::: PROVIDED MATERIAL :::
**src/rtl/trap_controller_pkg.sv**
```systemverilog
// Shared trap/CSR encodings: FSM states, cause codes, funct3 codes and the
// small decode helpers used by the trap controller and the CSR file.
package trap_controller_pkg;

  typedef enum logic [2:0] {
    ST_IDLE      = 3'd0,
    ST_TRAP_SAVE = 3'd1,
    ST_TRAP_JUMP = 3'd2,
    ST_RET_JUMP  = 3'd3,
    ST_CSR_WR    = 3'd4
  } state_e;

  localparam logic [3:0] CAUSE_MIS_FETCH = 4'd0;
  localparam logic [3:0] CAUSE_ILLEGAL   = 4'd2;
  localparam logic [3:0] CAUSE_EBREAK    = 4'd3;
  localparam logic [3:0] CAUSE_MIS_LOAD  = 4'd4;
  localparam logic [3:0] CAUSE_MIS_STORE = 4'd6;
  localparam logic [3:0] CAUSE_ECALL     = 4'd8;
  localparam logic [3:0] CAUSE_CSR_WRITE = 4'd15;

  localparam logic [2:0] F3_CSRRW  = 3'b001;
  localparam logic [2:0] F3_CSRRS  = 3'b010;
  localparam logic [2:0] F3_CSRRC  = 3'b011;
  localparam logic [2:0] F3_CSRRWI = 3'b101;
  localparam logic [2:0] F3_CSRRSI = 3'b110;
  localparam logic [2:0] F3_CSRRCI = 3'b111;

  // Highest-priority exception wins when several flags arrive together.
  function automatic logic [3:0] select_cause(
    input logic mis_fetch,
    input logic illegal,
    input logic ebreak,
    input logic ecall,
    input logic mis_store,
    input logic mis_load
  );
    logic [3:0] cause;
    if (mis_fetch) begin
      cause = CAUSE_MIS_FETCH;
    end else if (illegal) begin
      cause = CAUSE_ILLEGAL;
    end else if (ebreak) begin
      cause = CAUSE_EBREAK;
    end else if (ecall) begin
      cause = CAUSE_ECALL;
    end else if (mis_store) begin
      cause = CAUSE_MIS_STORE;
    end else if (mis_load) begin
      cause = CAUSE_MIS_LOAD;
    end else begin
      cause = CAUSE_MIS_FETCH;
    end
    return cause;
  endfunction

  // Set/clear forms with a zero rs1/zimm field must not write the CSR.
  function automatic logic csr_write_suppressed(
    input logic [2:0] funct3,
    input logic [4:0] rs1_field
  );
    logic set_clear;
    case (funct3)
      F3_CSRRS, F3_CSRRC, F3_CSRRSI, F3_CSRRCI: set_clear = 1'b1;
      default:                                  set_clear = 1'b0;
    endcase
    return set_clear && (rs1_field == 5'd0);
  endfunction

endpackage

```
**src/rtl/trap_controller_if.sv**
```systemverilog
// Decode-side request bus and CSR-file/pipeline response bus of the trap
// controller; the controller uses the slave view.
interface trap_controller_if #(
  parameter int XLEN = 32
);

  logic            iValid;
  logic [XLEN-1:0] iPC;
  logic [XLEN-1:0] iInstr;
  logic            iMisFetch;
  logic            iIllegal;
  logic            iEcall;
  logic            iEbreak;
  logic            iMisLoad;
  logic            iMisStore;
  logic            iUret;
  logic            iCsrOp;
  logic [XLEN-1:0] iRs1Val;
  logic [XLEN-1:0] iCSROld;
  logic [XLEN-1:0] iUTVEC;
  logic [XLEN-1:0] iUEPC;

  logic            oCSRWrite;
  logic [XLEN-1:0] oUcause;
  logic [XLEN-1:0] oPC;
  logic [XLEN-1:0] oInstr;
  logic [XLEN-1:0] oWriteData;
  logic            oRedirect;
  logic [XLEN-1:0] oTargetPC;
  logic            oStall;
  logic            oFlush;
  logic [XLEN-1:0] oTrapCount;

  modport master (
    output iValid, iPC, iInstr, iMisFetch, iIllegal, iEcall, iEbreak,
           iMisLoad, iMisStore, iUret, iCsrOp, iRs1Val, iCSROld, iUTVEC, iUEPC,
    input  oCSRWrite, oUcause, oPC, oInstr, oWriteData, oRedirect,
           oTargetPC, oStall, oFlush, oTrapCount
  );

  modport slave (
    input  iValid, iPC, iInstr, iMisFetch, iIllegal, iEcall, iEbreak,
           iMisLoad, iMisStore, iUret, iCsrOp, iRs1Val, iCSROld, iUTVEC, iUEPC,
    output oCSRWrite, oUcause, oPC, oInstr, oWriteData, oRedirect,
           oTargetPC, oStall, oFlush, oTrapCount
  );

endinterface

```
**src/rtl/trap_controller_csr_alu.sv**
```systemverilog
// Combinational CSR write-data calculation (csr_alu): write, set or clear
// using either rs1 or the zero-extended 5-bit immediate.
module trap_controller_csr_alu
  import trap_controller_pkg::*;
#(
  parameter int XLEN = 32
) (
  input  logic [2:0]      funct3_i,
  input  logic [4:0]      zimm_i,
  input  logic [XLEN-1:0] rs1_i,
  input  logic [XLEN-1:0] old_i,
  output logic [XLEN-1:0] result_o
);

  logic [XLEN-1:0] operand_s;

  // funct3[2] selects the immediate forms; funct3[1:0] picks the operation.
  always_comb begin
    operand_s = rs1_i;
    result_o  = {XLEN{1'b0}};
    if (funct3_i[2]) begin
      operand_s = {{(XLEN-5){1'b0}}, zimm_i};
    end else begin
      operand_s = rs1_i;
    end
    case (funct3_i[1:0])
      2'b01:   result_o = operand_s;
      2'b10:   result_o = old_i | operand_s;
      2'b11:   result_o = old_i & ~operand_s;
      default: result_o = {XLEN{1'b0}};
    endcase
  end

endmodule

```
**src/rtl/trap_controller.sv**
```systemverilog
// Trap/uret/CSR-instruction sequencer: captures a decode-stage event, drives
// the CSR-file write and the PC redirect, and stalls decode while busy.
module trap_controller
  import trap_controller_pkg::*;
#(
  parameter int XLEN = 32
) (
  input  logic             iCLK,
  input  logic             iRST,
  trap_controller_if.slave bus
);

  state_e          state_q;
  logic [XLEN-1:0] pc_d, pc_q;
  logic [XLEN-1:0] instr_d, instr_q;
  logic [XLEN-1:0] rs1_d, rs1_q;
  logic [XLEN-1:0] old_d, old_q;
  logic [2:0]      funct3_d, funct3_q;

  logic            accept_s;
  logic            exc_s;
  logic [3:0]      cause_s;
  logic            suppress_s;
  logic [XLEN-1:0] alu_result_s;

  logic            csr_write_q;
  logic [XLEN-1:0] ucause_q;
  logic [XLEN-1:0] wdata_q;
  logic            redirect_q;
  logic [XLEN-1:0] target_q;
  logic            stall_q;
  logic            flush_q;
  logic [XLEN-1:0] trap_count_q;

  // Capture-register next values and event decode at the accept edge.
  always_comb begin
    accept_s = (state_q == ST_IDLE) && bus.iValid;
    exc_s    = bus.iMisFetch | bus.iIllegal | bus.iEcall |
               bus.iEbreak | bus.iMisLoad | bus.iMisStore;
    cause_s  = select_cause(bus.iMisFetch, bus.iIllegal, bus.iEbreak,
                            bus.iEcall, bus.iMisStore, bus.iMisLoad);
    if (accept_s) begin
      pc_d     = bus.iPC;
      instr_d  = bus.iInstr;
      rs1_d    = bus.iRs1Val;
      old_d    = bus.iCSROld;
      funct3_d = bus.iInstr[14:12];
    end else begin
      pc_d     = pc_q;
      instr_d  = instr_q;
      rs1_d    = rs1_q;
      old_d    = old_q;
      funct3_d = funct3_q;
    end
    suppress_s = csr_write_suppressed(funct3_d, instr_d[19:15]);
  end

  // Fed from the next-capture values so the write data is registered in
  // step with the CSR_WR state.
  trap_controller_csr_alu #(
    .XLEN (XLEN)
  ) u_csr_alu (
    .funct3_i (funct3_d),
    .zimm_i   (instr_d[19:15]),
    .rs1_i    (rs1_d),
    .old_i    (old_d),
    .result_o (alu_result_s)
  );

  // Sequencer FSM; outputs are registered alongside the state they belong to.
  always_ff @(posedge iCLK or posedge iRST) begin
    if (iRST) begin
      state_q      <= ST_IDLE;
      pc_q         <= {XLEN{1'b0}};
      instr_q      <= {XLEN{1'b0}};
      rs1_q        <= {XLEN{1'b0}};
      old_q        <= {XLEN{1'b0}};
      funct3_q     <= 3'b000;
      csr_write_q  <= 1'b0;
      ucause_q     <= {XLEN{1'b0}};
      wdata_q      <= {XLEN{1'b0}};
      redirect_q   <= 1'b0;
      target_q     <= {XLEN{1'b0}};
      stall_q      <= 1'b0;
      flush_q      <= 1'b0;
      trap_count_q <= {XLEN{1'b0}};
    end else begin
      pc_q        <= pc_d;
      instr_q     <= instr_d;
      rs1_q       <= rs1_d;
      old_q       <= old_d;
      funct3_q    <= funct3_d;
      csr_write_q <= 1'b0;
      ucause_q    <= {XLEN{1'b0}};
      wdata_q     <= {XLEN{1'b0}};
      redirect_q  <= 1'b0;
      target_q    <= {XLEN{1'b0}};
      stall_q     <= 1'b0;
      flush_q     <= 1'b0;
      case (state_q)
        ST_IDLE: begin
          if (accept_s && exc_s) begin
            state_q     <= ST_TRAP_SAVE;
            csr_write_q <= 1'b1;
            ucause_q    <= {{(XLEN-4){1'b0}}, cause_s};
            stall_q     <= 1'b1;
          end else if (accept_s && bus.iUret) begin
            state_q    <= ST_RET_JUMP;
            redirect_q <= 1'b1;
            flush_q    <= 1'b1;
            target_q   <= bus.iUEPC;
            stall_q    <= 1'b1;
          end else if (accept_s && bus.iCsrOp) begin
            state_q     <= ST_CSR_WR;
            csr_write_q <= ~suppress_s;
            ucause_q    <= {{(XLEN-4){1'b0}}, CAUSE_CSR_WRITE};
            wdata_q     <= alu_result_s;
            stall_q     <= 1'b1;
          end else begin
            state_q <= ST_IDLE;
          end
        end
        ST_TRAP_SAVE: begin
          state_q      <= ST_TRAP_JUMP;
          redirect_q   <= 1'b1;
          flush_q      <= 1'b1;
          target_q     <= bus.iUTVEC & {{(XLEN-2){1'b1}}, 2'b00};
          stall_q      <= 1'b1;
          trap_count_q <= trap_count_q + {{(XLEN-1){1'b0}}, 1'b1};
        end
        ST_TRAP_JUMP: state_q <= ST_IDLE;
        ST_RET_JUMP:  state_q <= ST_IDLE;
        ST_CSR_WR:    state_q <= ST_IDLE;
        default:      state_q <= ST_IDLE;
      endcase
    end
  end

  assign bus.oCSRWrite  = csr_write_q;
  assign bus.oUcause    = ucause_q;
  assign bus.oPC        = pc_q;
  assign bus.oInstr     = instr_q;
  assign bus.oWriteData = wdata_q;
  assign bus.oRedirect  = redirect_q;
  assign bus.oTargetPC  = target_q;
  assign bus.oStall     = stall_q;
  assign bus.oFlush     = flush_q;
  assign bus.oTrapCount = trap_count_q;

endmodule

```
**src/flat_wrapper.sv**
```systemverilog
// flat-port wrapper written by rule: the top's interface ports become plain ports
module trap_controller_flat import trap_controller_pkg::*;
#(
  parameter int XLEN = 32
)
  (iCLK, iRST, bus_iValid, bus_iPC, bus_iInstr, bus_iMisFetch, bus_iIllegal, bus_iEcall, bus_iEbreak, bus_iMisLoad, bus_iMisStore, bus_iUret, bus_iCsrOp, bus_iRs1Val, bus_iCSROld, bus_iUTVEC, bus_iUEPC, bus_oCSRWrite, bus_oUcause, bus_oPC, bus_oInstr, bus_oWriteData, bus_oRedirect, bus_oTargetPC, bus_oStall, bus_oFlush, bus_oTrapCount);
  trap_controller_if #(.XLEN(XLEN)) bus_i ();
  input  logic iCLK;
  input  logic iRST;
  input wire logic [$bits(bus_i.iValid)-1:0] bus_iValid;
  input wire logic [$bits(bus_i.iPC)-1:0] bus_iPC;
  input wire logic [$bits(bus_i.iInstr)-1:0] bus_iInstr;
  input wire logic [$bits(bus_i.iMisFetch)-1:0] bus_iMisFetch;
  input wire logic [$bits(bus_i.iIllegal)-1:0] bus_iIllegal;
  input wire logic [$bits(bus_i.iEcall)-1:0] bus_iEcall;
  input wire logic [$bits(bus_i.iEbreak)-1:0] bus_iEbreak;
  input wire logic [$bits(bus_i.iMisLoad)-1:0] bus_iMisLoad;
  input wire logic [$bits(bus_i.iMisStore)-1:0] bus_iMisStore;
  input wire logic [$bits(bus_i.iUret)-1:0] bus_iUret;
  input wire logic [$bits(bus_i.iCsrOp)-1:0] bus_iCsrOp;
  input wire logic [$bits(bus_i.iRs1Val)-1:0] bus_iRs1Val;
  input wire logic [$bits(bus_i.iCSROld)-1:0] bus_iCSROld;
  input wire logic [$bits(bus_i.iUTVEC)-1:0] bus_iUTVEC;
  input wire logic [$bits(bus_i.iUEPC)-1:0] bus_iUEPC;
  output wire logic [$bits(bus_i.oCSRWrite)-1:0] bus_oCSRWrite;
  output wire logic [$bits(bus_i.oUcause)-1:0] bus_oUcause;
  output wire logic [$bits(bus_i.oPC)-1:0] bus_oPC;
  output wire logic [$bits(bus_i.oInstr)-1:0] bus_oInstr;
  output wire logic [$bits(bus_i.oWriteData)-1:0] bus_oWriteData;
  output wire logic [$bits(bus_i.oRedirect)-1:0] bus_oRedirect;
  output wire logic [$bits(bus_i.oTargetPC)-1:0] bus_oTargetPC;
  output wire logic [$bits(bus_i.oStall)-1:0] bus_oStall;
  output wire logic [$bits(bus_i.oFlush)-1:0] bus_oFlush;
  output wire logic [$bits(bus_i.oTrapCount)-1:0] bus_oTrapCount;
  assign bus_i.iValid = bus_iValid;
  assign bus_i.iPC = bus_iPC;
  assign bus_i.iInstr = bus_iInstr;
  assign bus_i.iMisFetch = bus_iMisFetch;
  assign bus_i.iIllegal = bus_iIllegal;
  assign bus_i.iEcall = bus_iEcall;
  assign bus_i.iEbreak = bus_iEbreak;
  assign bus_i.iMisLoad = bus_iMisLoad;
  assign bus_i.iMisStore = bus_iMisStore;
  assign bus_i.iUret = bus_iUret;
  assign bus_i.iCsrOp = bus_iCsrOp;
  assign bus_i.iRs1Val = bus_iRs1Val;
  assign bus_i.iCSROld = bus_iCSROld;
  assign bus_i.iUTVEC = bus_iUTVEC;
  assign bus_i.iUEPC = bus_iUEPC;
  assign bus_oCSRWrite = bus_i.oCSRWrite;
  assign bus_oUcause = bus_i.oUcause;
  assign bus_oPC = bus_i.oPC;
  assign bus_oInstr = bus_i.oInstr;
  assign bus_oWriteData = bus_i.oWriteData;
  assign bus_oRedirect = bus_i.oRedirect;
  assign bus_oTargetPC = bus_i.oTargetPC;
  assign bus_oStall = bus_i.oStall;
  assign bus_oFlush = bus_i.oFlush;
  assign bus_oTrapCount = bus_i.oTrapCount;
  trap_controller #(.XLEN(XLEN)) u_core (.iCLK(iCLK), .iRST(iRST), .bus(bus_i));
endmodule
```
:::
::: PROVIDED MATERIAL :::
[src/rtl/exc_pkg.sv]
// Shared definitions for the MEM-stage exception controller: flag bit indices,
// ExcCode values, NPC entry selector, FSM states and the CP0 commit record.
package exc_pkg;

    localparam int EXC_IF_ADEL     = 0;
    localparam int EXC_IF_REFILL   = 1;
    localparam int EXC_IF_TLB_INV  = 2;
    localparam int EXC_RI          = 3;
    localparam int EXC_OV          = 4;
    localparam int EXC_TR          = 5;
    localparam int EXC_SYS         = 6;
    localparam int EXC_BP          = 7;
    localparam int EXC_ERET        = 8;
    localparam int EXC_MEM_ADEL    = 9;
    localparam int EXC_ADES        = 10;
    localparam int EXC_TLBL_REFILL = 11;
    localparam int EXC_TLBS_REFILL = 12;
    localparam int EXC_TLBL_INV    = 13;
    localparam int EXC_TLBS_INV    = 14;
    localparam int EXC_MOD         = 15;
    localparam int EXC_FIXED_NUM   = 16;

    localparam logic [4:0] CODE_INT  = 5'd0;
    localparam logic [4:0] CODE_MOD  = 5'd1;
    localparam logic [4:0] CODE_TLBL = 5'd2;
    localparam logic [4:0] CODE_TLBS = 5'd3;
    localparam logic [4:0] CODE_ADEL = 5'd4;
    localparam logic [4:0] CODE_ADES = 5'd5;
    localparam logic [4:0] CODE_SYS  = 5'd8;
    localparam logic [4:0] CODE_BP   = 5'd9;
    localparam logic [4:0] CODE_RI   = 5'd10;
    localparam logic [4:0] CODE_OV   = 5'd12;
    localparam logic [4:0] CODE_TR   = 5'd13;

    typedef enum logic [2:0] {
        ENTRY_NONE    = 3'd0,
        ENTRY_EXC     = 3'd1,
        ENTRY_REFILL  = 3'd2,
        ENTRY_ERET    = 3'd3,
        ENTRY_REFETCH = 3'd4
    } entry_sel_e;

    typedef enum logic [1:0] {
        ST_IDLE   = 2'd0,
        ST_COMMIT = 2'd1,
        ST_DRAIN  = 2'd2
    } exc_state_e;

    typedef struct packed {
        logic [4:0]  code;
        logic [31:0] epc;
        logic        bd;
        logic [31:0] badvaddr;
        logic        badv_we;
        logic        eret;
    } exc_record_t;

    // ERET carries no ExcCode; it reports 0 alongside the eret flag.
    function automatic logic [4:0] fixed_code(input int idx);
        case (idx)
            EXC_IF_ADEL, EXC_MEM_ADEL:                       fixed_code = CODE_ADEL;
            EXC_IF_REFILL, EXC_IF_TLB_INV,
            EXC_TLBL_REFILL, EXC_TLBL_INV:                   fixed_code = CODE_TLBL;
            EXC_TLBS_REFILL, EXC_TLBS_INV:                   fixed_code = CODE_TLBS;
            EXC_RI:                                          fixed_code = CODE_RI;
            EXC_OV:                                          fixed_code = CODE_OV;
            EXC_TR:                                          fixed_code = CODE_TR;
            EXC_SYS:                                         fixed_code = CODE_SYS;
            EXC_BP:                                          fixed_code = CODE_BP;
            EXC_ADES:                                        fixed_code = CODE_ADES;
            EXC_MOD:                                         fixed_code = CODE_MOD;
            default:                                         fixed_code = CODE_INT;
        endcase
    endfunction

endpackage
:::
REQUIRED WORK:
From the data above, reproduce word for word the lines running from the line with "package exc_pkg;" to the line with "localparam int EXC_SYS", ends included.

YOUR SOLUTION:
package exc_pkg;

    localparam int EXC_IF_ADEL     = 0;
    localparam int EXC_IF_REFILL   = 1;
    localparam int EXC_IF_TLB_INV  = 2;
    localparam int EXC_RI          = 3;
    localparam int EXC_OV          = 4;
    localparam int EXC_TR          = 5;
    localparam int EXC_SYS         = 6;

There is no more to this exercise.